Former Deputy Minister of, Law, Irrigation, Flood control, Animal husbandry and Power

Personal details
- Born: 6 May 1932 Dard Harie, Kupwara , Jammu & Kashmir, British India
- Died: 21 May 2002 (aged 70) Srinagar, Jammu and Kashmir
- Cause of death: Assassination
- Party: Jammu and Kashmir People's Conference
- Other political affiliations: Jammu and Kashmir People's Independence Conference
- Children: Bilal Lone Sajjad Lone Shabnam Gani Lone
- Occupation: lawyer, Politician

= Abdul Ghani Lone =

Kashmiri Pro-Indenence Leader

Abdul Gani Lone (/ˈɑːbdʊl ˈɡɑːni ˈloʊn/ AHB-duul-_-GAH-nee-_-LOHN; 6 May 1932 – 21 May 2002) was an Indian political leader.

==Life==
Lone was born in Dard Harie in the Kralpora tehsil of the Kupwara district of the princely state of Kashmir and Jammu in British India into a Kashmiri Muslim family. He earned a law degree from Aligarh Muslim University in 1957.

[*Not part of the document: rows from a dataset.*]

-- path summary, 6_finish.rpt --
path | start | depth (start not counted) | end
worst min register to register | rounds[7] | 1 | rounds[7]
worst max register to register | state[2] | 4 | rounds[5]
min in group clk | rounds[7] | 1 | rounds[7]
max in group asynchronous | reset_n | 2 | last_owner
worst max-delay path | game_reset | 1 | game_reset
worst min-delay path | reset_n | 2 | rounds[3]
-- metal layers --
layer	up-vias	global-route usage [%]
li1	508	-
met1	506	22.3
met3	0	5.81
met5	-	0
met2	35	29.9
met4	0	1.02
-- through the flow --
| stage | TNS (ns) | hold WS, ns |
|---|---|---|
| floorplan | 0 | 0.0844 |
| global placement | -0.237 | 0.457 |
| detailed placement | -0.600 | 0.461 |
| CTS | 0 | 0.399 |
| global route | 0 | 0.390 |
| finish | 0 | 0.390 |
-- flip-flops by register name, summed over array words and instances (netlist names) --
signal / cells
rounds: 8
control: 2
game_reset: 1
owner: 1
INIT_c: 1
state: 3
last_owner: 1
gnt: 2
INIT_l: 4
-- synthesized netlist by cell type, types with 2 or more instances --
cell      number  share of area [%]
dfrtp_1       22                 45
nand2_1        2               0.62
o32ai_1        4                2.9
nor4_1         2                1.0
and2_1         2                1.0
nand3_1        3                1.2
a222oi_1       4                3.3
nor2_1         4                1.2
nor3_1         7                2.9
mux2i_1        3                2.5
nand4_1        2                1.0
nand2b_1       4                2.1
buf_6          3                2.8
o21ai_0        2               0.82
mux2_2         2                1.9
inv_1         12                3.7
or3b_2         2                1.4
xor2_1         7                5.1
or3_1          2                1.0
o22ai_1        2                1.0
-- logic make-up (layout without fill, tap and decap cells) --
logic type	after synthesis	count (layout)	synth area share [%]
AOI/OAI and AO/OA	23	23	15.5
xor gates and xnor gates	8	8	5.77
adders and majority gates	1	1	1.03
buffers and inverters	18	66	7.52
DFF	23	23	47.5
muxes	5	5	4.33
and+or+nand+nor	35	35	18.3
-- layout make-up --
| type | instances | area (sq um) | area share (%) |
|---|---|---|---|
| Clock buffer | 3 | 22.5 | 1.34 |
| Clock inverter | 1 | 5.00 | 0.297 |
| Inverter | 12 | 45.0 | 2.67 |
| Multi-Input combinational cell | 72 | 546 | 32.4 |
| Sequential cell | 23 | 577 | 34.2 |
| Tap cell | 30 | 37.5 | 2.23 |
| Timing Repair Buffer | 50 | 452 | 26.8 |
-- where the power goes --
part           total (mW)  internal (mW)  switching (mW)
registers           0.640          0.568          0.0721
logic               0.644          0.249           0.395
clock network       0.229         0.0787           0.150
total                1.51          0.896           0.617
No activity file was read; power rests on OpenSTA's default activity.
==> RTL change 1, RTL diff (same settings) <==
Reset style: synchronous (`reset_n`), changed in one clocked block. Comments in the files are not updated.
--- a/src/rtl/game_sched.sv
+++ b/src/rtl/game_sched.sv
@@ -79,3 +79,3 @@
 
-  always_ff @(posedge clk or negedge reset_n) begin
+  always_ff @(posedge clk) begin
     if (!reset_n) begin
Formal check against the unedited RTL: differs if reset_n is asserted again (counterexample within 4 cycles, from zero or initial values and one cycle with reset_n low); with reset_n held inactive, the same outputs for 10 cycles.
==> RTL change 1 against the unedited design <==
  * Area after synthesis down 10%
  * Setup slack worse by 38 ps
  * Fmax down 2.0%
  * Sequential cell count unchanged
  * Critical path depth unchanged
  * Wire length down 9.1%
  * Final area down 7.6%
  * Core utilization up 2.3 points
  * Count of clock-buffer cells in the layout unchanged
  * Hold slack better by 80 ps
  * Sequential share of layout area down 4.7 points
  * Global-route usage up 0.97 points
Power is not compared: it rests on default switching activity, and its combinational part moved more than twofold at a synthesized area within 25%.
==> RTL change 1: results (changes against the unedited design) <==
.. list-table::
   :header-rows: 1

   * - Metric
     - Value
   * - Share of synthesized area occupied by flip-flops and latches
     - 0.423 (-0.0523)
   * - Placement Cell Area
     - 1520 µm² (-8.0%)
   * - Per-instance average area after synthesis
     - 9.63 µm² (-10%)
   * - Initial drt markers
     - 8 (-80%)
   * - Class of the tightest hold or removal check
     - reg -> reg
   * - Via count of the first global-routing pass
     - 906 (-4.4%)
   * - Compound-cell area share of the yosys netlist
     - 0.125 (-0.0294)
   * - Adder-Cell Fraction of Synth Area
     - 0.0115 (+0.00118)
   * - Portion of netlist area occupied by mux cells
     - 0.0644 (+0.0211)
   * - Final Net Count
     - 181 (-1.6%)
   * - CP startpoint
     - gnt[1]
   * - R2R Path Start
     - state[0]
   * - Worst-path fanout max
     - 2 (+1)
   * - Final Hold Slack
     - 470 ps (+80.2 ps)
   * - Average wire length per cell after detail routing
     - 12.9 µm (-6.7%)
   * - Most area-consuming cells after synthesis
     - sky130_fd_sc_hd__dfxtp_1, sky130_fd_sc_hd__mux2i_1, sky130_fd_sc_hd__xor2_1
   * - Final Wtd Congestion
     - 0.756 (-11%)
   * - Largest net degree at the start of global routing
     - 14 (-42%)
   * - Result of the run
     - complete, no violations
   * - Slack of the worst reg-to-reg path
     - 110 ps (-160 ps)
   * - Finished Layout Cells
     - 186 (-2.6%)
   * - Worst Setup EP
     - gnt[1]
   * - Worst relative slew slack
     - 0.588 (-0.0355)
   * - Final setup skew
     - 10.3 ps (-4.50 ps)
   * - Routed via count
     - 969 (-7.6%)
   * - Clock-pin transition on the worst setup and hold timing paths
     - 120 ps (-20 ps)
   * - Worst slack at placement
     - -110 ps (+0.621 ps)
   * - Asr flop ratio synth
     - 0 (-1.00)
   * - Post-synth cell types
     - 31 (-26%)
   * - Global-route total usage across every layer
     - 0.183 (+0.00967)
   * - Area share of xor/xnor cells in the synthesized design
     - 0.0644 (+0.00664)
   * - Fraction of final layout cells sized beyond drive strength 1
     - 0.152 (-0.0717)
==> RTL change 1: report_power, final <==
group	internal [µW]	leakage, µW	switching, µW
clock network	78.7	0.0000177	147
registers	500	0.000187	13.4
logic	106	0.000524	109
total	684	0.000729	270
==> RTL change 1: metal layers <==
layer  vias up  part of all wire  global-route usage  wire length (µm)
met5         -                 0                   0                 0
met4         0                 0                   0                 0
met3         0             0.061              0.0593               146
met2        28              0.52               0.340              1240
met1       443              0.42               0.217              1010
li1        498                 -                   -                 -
## src/rtl/des_pkg.sv

```systemverilog
// DES key-schedule tables and bit-permutation helpers shared by the subkey
// generator and the round datapath.
package des_pkg;

  typedef enum logic {IDLE = 1'b0, STREAM = 1'b1} state_t;

  // PC-1 in DES bit numbering (1 = key MSB); first 28 entries form C, last 28 form D
  localparam int PC1_TBL [56] = '{
    57, 49, 41, 33, 25, 17,  9,
     1, 58, 50, 42, 34, 26, 18,
    10,  2, 59, 51, 43, 35, 27,
    19, 11,  3, 60, 52, 44, 36,
    63, 55, 47, 39, 31, 23, 15,
     7, 62, 54, 46, 38, 30, 22,
    14,  6, 61, 53, 45, 37, 29,
    21, 13,  5, 28, 20, 12,  4
  };

  // PC-2 in DES bit numbering over the 56-bit {C,D}
  localparam int PC2_TBL [48] = '{
    14, 17, 11, 24,  1,  5,
     3, 28, 15,  6, 21, 10,
    23, 19, 12,  4, 26,  8,
    16,  7, 27, 20, 13,  2,
    41, 52, 31, 37, 47, 55,
    30, 40, 51, 45, 33, 48,
    44, 49, 39, 56, 34, 53,
    46, 42, 50, 36, 29, 32
  };

  localparam logic [1:0] SHIFT [16] = '{
    2'd1, 2'd1, 2'd2, 2'd2, 2'd2, 2'd2, 2'd2, 2'd2,
    2'd1, 2'd2, 2'd2, 2'd2, 2'd2, 2'd2, 2'd2, 2'd1
  };

  function automatic logic [55:0] pc1(input logic [63:0] k);
    logic [55:0] r;
    logic [5:0]  src;
    logic [5:0]  dst;
    r = '0;
    for (int i = 0; i < 56; i++) begin
      src = 6'(64 - PC1_TBL[i]);
      dst = 6'(55 - i);
      r[dst] = k[src];
    end
    return r;
  endfunction

  function automatic logic [47:0] pc2(input logic [55:0] cd);
    logic [47:0] r;
    logic [5:0]  src;
    logic [5:0]  dst;
    r = '0;
    for (int i = 0; i < 48; i++) begin
      src = 6'(56 - PC2_TBL[i]);
      dst = 6'(47 - i);
      r[dst] = cd[src];
    end
    return r;
  endfunction

  function automatic logic [27:0] rotl28(input logic [27:0] x, input logic [1:0] n);
    return (n == 2'd2) ? {x[25:0], x[27:26]} : {x[26:0], x[27]};
  endfunction

  function automatic logic [27:0] rotr28(input logic [27:0] x, input logic [1:0] n);
    return (n == 2'd2) ? {x[1:0], x[27:2]} : {x[0], x[27:1]};
  endfunction

endpackage

```

## src/rtl/des_subkey_gen.sv

```systemverilog
// Streams DES round subkeys K1..K16 (encrypt) or K16..K1 (decrypt) one per
// valid/ready handshake, rotating C/D in place instead of storing all subkeys.
module des_subkey_gen
  import des_pkg::*;
(
  input  logic        clk,
  input  logic        rst,
  input  logic        start,
  input  logic        decrypt,
  input  logic [63:0] key,
  output logic [47:0] subkey,
  output logic        subkey_valid,
  input  logic        subkey_ready,
  output logic [3:0]  key_num,
  output logic        busy,
  output logic        done
);

  state_t      state;
  state_t      next_state;
  logic [27:0] c;
  logic [27:0] d;
  logic        mode;
  logic [55:0] cd_init;
  logic        handshake;
  logic        last;
  logic [3:0]  next_num;

  assign cd_init   = pc1(key);
  assign handshake = (state == STREAM) && subkey_ready;
  assign last      = mode ? (key_num == 4'd0) : (key_num == 4'd15);
  assign next_num  = key_num + 4'd1;

  always_ff @(posedge clk) begin
    if (rst) state <= IDLE;
    else     state <= next_state;
  end

  always_comb begin
    next_state = state;
    case (state)
      IDLE:    if (start) next_state = STREAM;
      STREAM:  if (handshake && last) next_state = IDLE;
      default: next_state = IDLE;
    endcase
  end

  always_comb begin
    busy         = (state == STREAM);
    subkey_valid = (state == STREAM);
  end

  // Encrypt walks forward rotating left by the upcoming shift; decrypt undoes
  // the current shift, which lands on C0/D0 for K16 without pre-rotation.
  always_ff @(posedge clk) begin
    if (rst) begin
      c       <= '0;
      d       <= '0;
      key_num <= '0;
      mode    <= 1'b0;
      done    <= 1'b0;
    end else begin
      done <= 1'b0;
      if (state == IDLE) begin
        if (start) begin
          mode <= decrypt;
          if (decrypt) begin
            c       <= cd_init[55:28];
            d       <= cd_init[27:0];
            key_num <= 4'd15;
          end else begin
            c       <= rotl28(cd_init[55:28], SHIFT[0]);
            d       <= rotl28(cd_init[27:0], SHIFT[0]);
            key_num <= 4'd0;
          end
        end
      end else if (handshake) begin
        if (last) begin
          done <= 1'b1;
        end else if (!mode) begin
          c       <= rotl28(c, SHIFT[next_num]);
          d       <= rotl28(d, SHIFT[next_num]);
          key_num <= next_num;
        end else begin
          c       <= rotr28(c, SHIFT[key_num]);
          d       <= rotr28(d, SHIFT[key_num]);
          key_num <= key_num - 4'd1;
        end
      end
    end
  end

  assign subkey = pc2({c, d});

endmodule
```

His sons Bilal Lone and Sajjad Lone are Kashmiri politicians. Sajjad Lone was a member of the Legislative Assembly. His daughter Shabnam Gani Lone is a lawyer at the Supreme Court of India, while his eldest daughter Safiya Lone, a teacher by profession, died on 22 October 2017.

== Career ==

He made his entry into politics serving in the state assembly as a Congress candidate in 1967. In 1978, he formed a Kashmiri separatist organization called People's Conference dedicated to "the restoration of 'internal autonomy' in Kashmir."
== Electoral performance ==

| Election | Constituency | Party |  | Result | Votes % | Opposition Candidate | Opposition Party |  | Opposition vote % | Ref |
|---|---|---|---|---|---|---|---|---|---|---|
| 1987 | Handwara |  | JKPC | Lost | 43.88% | Chowdary Mohammed Ramzan |  | JKNC | 46.93% |  |
| 1983 | Handwara |  | JKPC | Lost | 45.46% | Chowdary Mohammed Ramzan |  | JKNC | 45.48% |  |
| 1977 | Handwara |  | JP | Won | 51.78% | Sharif Ud Din |  | JKNC | 44.73% |  |
| 1972 | Handwara |  | INC | Won | 88.41% | Sharif Ud Din |  | Independent | 11.59% |  |
| 1967 | Handwara |  | INC | Won | Elected Unopposed |  |  |  |  |  |

==Death==

Lone and his guards were gunned down by two young assassins before they threw grenades and escaped on 21 May 2002 while commemorating the twelfth death anniversary of Kashmiri leader, Mirwaiz Maulvi Farooq. Eyewitnesses said that earlier in the day a group of youths arrived at the Idgah, shouting pro-Pakistan slogans, and two of them fired on Lone.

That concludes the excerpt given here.